Questions d’entrepreneur

Comment limiter les risques d’attaque informatique ?

En 2018, 24 % des entreprises françaises ont subi plus de 10 cyber-attaques. La preuve qu’il ne faut pas négliger les questions de cybersécurité. Découvrez nos conseils.

Osons une analogie avec le sport : lorsque la lutte antidopage connaît une avancée, dans le même temps, les produits dopants se “perfectionnent” eux aussi, de façon à devenir plus performants et moins détectables. C’est la même chose dans le numérique. Si l’informatisation est considérée comme preuve de progrès et source de croissance, les cyberattaques prennent elles aussi toujours plus d’ampleur. Pas une année ne se passe sans qu’un géant ne soit victime de hacking informatique à grande échelle. L’armateur danois Maersk, l’industriel français Saint-Gobain ou encore le transporteur américain Fedex ont connu ce désagrément.
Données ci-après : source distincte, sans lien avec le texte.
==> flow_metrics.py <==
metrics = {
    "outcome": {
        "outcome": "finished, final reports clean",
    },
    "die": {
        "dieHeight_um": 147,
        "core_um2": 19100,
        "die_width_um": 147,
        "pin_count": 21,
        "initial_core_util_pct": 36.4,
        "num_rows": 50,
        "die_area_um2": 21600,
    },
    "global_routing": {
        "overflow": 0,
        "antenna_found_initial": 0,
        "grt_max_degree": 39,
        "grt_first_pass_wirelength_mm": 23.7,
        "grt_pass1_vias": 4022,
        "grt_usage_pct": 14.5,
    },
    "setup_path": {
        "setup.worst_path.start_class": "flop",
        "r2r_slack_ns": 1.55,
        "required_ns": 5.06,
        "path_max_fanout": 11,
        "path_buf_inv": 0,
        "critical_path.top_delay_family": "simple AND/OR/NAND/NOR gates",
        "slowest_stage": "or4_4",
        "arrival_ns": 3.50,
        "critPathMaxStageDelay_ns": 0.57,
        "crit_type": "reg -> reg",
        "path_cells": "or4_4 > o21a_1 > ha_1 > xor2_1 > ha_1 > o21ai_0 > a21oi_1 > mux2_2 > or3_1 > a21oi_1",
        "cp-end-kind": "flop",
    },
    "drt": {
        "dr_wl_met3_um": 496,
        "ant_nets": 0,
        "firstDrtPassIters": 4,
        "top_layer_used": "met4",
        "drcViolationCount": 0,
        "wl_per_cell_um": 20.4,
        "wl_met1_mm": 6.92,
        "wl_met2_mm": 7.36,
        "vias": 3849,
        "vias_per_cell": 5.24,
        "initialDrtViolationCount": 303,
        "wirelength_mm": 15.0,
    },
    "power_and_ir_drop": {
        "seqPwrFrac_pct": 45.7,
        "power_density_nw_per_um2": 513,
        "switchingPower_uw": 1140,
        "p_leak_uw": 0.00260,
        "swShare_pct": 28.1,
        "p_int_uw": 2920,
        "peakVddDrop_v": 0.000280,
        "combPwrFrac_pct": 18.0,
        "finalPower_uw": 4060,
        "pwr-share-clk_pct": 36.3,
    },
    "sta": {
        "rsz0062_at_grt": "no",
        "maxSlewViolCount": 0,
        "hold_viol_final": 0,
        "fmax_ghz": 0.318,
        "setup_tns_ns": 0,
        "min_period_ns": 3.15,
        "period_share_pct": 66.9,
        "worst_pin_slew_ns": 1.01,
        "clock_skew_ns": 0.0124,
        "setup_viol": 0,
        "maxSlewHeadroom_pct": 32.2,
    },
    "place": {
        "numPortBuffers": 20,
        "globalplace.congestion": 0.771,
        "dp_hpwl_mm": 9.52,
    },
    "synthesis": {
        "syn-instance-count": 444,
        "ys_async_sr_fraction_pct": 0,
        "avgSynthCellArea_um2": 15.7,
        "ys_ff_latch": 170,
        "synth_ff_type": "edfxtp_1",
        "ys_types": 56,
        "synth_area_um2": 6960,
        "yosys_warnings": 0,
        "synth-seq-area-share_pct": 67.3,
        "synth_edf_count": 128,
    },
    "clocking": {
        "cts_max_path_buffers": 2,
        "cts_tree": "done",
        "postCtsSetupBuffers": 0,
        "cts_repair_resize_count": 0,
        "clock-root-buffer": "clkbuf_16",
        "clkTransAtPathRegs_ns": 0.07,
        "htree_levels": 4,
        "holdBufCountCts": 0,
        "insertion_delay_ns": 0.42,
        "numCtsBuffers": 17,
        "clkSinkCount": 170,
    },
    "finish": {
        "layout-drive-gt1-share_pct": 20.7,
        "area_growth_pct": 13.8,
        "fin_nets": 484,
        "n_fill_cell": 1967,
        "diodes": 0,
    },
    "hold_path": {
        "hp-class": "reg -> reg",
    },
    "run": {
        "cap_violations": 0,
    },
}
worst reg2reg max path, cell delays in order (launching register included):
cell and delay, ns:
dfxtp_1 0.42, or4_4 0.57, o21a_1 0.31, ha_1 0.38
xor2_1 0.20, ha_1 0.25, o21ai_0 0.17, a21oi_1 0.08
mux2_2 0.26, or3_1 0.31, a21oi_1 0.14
===== config.mk =====
export PLATFORM = sky130hd
export DESIGN_NAME = fifo_serial_tx
export DESIGN_NICKNAME = d
export VERILOG_FILES = /design/src/rtl/fifo_serial_tx.sv
export SDC_FILE = /design/constraint.sdc
export NUM_CORES = 1
export LEC_CHECK = 0
export ABC_AREA = 1
export BUFFER_PORTS_ARGS = -buffer_cell sky130_fd_sc_hd__clkbuf_2
export CORE_UTILIZATION = 30
export DETAILED_ROUTE_END_ITERATION = 8
export PLACE_DENSITY = 0.44
export SLEW_MARGIN = 20
export SYNTH_ARGS = -nofsm -noshare
export SYNTH_HDL_FRONTEND = slang
export SYNTH_SLANG_ARGS = --single-unit

===== constraint.sdc =====
create_clock -name clock -period 1.7 [get_ports clock]
set_clock_uncertainty 0.05 [all_clocks]
set_input_delay 0.17 -clock clock [delete_from_list [all_inputs] [get_ports clock]]
set_output_delay 0.17 -clock clock [all_outputs]
set_load 0.02 [all_outputs]

===== src/rtl/fifo_serial_tx.sv =====
// FIFO-fed serial transmitter: fetches one byte per frame and sends start, 8 data bits LSB first, stop.
// Define FIFO_SERIAL_TX_PARITY_EN to insert an even-parity bit between the data bits and the stop bit.
module fifo_serial_tx #(
    parameter int CLKS_PER_BIT = 16
) (
    input  logic       clock,
    input  logic       reset,
    input  logic [7:0] fifo_data,
    input  logic       fifo_empty,
    input  logic       tx_enable,
    output logic       fifo_read_n,
    output logic       tx,
    output logic       busy,
    output logic       frame_done,
    output logic [2:0] debug_state
);

    typedef enum logic [2:0] {
        IDLE   = 3'd0,
        FETCH  = 3'd1,
        LOAD   = 3'd2,
        START  = 3'd3,
        DATA   = 3'd4,
`ifdef FIFO_SERIAL_TX_PARITY_EN
        PARITY = 3'd5,
`endif
        STOP   = 3'd6
    } state_t;

    localparam logic [15:0] LAST_CNT     = 16'(CLKS_PER_BIT - 1);
    localparam logic [15:0] PRE_LAST_CNT = 16'(CLKS_PER_BIT - 2);

    state_t      state;
    logic [15:0] baud_cnt;
    logic [2:0]  bit_cnt;
    logic [7:0]  shift_reg;
    logic        bit_end;
`ifdef FIFO_SERIAL_TX_PARITY_EN
    logic        parity_bit;
`endif

    assign bit_end     = (baud_cnt == LAST_CNT);
    assign debug_state = state;

    // Outputs are assigned together with the state transition so they line up with the state.
    always_ff @(posedge clock or posedge reset) begin
        if (reset) begin
            state       <= IDLE;
            tx          <= 1'b1;
            fifo_read_n <= 1'b1;
            busy        <= 1'b0;
            frame_done  <= 1'b0;
            shift_reg   <= 8'd0;
            bit_cnt     <= 3'd0;
            baud_cnt    <= 16'd0;
`ifdef FIFO_SERIAL_TX_PARITY_EN
            parity_bit  <= 1'b0;
`endif
        end else begin
            frame_done <= 1'b0;
            case (state)
                IDLE: begin
                    baud_cnt <= 16'd0;
                    if (tx_enable && !fifo_empty) begin
                        state       <= FETCH;
                        fifo_read_n <= 1'b0;
                        busy        <= 1'b1;
                    end
                end
                FETCH: begin
                    state       <= LOAD;
                    fifo_read_n <= 1'b1;
                end
                LOAD: begin
                    shift_reg <= fifo_data;
`ifdef FIFO_SERIAL_TX_PARITY_EN
                    parity_bit <= ^fifo_data;
`endif
                    bit_cnt   <= 3'd0;
                    baud_cnt  <= 16'd0;
                    state     <= START;
                    tx        <= 1'b0;
                end
                START: begin
                    if (bit_end) begin
                        baud_cnt <= 16'd0;
                        state    <= DATA;
                        tx       <= shift_reg[0];
                    end else begin
                        baud_cnt <= baud_cnt + 16'd1;
                    end
                end
                DATA: begin
                    if (bit_end) begin
                        baud_cnt  <= 16'd0;
                        shift_reg <= {1'b0, shift_reg[7:1]};
                        if (bit_cnt == 3'd7) begin
                            bit_cnt <= 3'd0;
`ifdef FIFO_SERIAL_TX_PARITY_EN
                            state   <= PARITY;
                            tx      <= parity_bit;
`else
                            state   <= STOP;
                            tx      <= 1'b1;
`endif
                        end else begin
                            bit_cnt <= bit_cnt + 3'd1;
                            tx      <= shift_reg[1];
                        end
                    end else begin
                        baud_cnt <= baud_cnt + 16'd1;
                    end
                end
`ifdef FIFO_SERIAL_TX_PARITY_EN
                PARITY: begin
                    if (bit_end) begin
                        baud_cnt <= 16'd0;
                        state    <= STOP;
                        tx       <= 1'b1;
                    end else begin
                        baud_cnt <= baud_cnt + 16'd1;
                    end
                end
`endif
                STOP: begin
                    // frame_done is registered, so it is raised one count early to land on the last cycle.
                    if (bit_end) begin
                        baud_cnt <= 16'd0;
                        state    <= IDLE;
                        busy     <= 1'b0;
                    end else begin
                        baud_cnt <= baud_cnt + 16'd1;
                        if (baud_cnt == PRE_LAST_CNT) frame_done <= 1'b1;
                    end
                end
                default: begin
                    state <= IDLE;
                    tx    <= 1'b1;
                    busy  <= 1'b0;
                end
            endcase
        end
    end

endmodule


==> summary.txt <==
Final layout
  – Area used by multi-input combinational logic: between 1000 and 1500 um^2
  – FILL cells: 739
  – Register area: 853.3 um^2
  – Leading cell type in the layout, fill and taps excluded: nand2_1
  – Inserted Diodes: 0
  – Layout cells sized above 1: 23.05%
  – Synth-to-Final Area Change: 20.52%
  – Post-layout nets: 349
  – Number of non-filler instances in the completed layout: 430
  – Commonest cells after routing, fill and taps aside: 122 x nand2_1, 32 x dfrtp_1, 31 x nand3_1, 26 x nor2_1, 23 x buf_4
  – Max FFs per register: 16

CTS
  – Cell at the root of the clock tree: clkbuf_8
  – TritonCTS clock tree: done
  – Number of clock sinks: 34
  – Bufs on Longest Clock Path: 2
  – Source-to-sink clock delay at the later pin of the worst-skew pair: 0.29 ns
  – Clk pin slew, worst setup/hold paths: ~0.080 ns
  – H-tree level count: 2
  – Number of CTS-inserted buffers: 5

Power
  – Comb pwr share: 3.4%
  – Maximum vdd ir drop: 0.2346 mV
  – Switch share: a little under a quarter
  – Cell Pwr Density: 592.7 nW/um^2
  – Relative contribution of sequential cells to total power: between 50% and 60%
  – P_int: 1166 uW
  – Post-layout total power: 1516 uW
  – Clock network fraction of total power: 42.3%
  – Pleak: 0.001369 uW
  – Psw: about 350 uW

Critical path
  – Worst endpoint data arrival time: 1.65 ns
  – Cell chain of the critical path: ha_2 > nand3_2 > nor2_4 > nand2_1 > nand2_4 > buf_4 > o21ai_2
  – Count of cells along the worst register-to-register path: 7
  – Data required, critical path: 1.82 ns
  – Top cell family by delay on the critical path: simple AND/OR/NAND/NOR gates
  – Endpoint of the worst-slack reg-to-reg timing path: baud_cnt[2]
  – CP max stage delay: roughly 0.37 ns
  – Type of destination of the critical path: flop
  – Setup slack of the most critical reg-to-reg path: 0.17 ns
  – R2R Path Start: baud_cnt[0]
  – Worst Path Class, Setup: flop to flop
  – Worst path bufs/invs: 1
  – Nature of the critical path startpoint: flop
  – Maximum fanout along the worst path: 9
  – Standard cell with the maximum stage delay on the critical path: dfrtp_1

STA
  – Slew margin rel.: 69.01%
  – Upper clock frequency limit: about 650 MHz
  – Final cycle utilization of the critical path: 89.98%
  – Min Hold Slack: 0.07333 ns
  – Number of slew-limit violations in the final report: 0
  – Setup TNS: 0 ns
  – Measured slew at the worst slew-check pin: 0.4648 ns
  – Time the final worst path needs with I/O delays and setup: around 1.5 ns
  – Count of final setup violators: 0
  – Number of hold-slack violations in the final timing report: 0
  – RSZ-0062 raised after global routing: false

Synthesis
  – Most used DFF post-synth: dfrtp_1
  – Synthesized net count: 307
  – Synthesized area per cell: 7.292 um^2
  – Cells taking the most area after synthesis: dfrtp_1 38%, nand2_1 22%, nand3_1 7.3%
  – Number of distinct library cells after synthesis: 28
  – Fraction of synthesized cell area taken by the top area cell type: a little under two fifths
  – EDFF count, synth: 0
  – #FFs+latches synth: 34
  – Fraction of registers with async set or reset after synthesis: 100.0%
  – Cell area after synthesis: 2122 um^2
  – Synthesis warning total: 0
  – Sequential element share of the synthesized area: 40.21%
  – Gate count of the mapped netlist: 291
  – Leading area contributor after synthesis: dfrtp_1

Global route
  – GRT overflow: 0
  – Number of global-route vias before repair: 1,824
  – Number of antenna violations at the first check in global routing: 0
  – Global-route wire length before repair: 8.769 mm
  – Global-route total usage across every layer: around 15%
  – Pin count of the biggest net entering global routing: 35

Run
  – MaxCap Viol Count: 0

Route
  – Number of DRC markers in iteration 0: 89
  – Total DRC errors in the routed layout: 0
  – Via density per instance: about 4.5
  – Number of nets still failing antenna checks after routing: 0
  – Total iterations of the first detailed-routing run: 4
  – Final routed wire length divided by cell count: 11.71 um
  – Via total after detailed routing: 1,923
  – Detailed-route wire length: 5.036 mm

Die
  – Die outline height: 86.11 um
  – Placeable core region: 6832 um^2
  – Width of the chip: 86.11 um
  – Die area: between 7000 and 8000 um^2
  – Starting utilization of the core area: 31.06%
  – Top-level port count: 19
  – Number of placement rows: 30

Hold path
  – Hold path depth: 3
  – WHS Endpoint: shift_reg[7]
  – Hold_sp: fifo_data[7]
  – Path category of the worst min-delay check: primary input to flop

Place
  – Global placement routability congestion: 0.7678
  – Post-DP HPWL: approximately 3.6 mm
  – IO Port Bufs: 18
  – Number of placed instances with taps included: 416

Status
  – Outcome: finished, final reports clean
==> how the worst max path moves through the flow <==
stage | startpoint | end | slack [ns] | cells after the start
floorplan | debug_state[0] | bit_cnt[0] | 0.24 | 8
global placement | baud_cnt[1] | baud_cnt[2] | 0.14 | 7
detailed placement | baud_cnt[1] | baud_cnt[2] | 0.09 | 7
CTS | baud_cnt[1] | baud_cnt[2] | 0.08 | 7
global route | baud_cnt[13] | shift_reg[4] | 0.05 | 7
finish | baud_cnt[0] | baud_cnt[2] | 0.17 | 7
==> synth_stat cells, types with 2 or more instances <==
library cell	number
buf_2	5
nor2_1	26
nor3_1	2
nand2_4	3
xor2_1	3
inv_1	18
nand2_1	122
xnor2_1	2
o21bai_1	2
dfstp_2	2
ha_1	4
dfrtp_1	32
nand4_1	5
nand3_1	31
inv_2	5
o21ai_2	7
nand3_2	6
o21ai_0	6
==> logic make-up after synthesis <==
group / Yosys count / share of synthesized area, %
flip-flops: 34 / 40.21
adder cells (fa/ha/maj): 4 / 2.359
XOR/XNOR: 5 / 2.064
AND/OR/NAND/NOR: 200 / 42.34
buffers and inverters: 31 / 7.016
AO/OA/AOI/OAI: 17 / 6.014
==> worst reg2reg max path: stages (launching register included) <==
cell and delay (ns):
dfrtp_1 0.37, ha_2 0.22, nand3_2 0.11, nor2_4 0.16, nand2_1 0.15, nand2_4 0.17, buf_4 0.15, o21ai_2 0.05
==> area by class of cell <==
cell class                      instances  share of cell area (%)
Multi-Input combinational cell        226                   44.08
Sequential cell                        34                   33.37
Timing Repair Buffer                   42                   10.67
Tap cell                               96                   4.697
Inverter                               24                   3.620
Clock buffer                            7                   3.376
Clock inverter                          1                  0.1957
==> metal layers <==
metal / vias up / track usage, % / share of wire, %
li1: 1010 / - / -
met1: 886 / 22.02 / 51
met2: 22 / 23.09 / 46
met3: 5 / 2.887 / 2.3
met4: 0 / 3.636 / 0.77
met5: - / 0 / 0
==> metrics by stage <==
| stage | area [um^2] | util (%) | setup slack [ns] |
|---|---|---|---|
| global placement | 2411 | 35.29 | 0.1429 |
| finish | 2557 | 37.44 | 0.1703 |
| CTS | 2512 | 36.78 | 0.08081 |
| floorplan | 2122 | - | 0.2354 |
| global route | 2557 | 37.44 | 0.04500 |
| detailed placement | 2411 | 35.29 | 0.09455 |
==> power by group through the flow <==
stage / registers, uW / clock network [uW] / logic [uW]
floorplan: 840 / 0 / 26.6
global placement: 840 / 0 / 52.2
detailed placement: 839 / 0 / 51.9
CTS: 824 / 668 / 54.1
global route: 825 / 701 / 61.5
finish: 824 / 641 / 51.0
==> timing repair <==
action / 4_1_cts / 5_1_grt
buffers inserted: 0 / 5
hold buffers: 1 / 0
resized for setup: 0 / 2
endpoints found under the setup margin: 0 / 11
hold endpoints to repair: 32 / 0
Note: power is estimated with default switching activity, not from simulation.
Des sociétés dont le cœur d’activité n’a pourtant rien à voir avec le digital. Selon l’Agence nationale de la Sécurité des Systèmes d’information (Anssi), le manque d’anticipation et de prévention des entreprises serait la principale cause des dégâts causés par ces attaques. On ne peut empêcher les esprits malveillants d’agir, certes, mais on peut s’en prémunir pour limiter la casse. Et ne pas croire que les TPE et PME en sont à l’abri et ne doivent pas appréhender ces enjeux.

Partager les bonnes pratiques

Le défi, en plus d’être technique, est avant tout humain. L’entreprise, quelle que soit sa taille, se doit d’effectuer un travail de sensibilisation des équipes pour réduire le risque. Le manque de formation des salariés, à tous les niveaux de l’entreprise, représente une faille dont peuvent profiter les pirates. Afin de contrecarrer leurs plans, quelques bonnes pratiques peuvent être mises à exécution. Il peut être de bon ton de fournir au personnel du secteur informatique le “Guide de l’hygiène informatique”. Edité par l’Anssi, il recense 42 mesures à appliquer pour minimiser les risques, notamment au niveau de la politique numérique à adopter avec clients et fournisseurs. Faire appel à des cabinets indépendants de sécurité informatique peut s’avérer un bon investissement quand on connaît le manque à gagner d’une journée où les postes sont “paralysés”. Il est aussi possible de donner à cette formation un aspect ludique : de nombreux jeux ou quizz permettent d’évaluer le degré de connaissance des collaborateurs et de les faire progresser dans leur vie de bureau quotidienne. Certaines forces vives peuvent aussi être formées de manière spécifique et approfondie quant à ces risques. Cette formation peut s’opérer via des tuteurs externes ou en ligne. Notons enfin que juridiquement, c’est à l’employeur qu’incombe la tâche de filtrer les sites liés au piratage et de contrôler les accès wifi.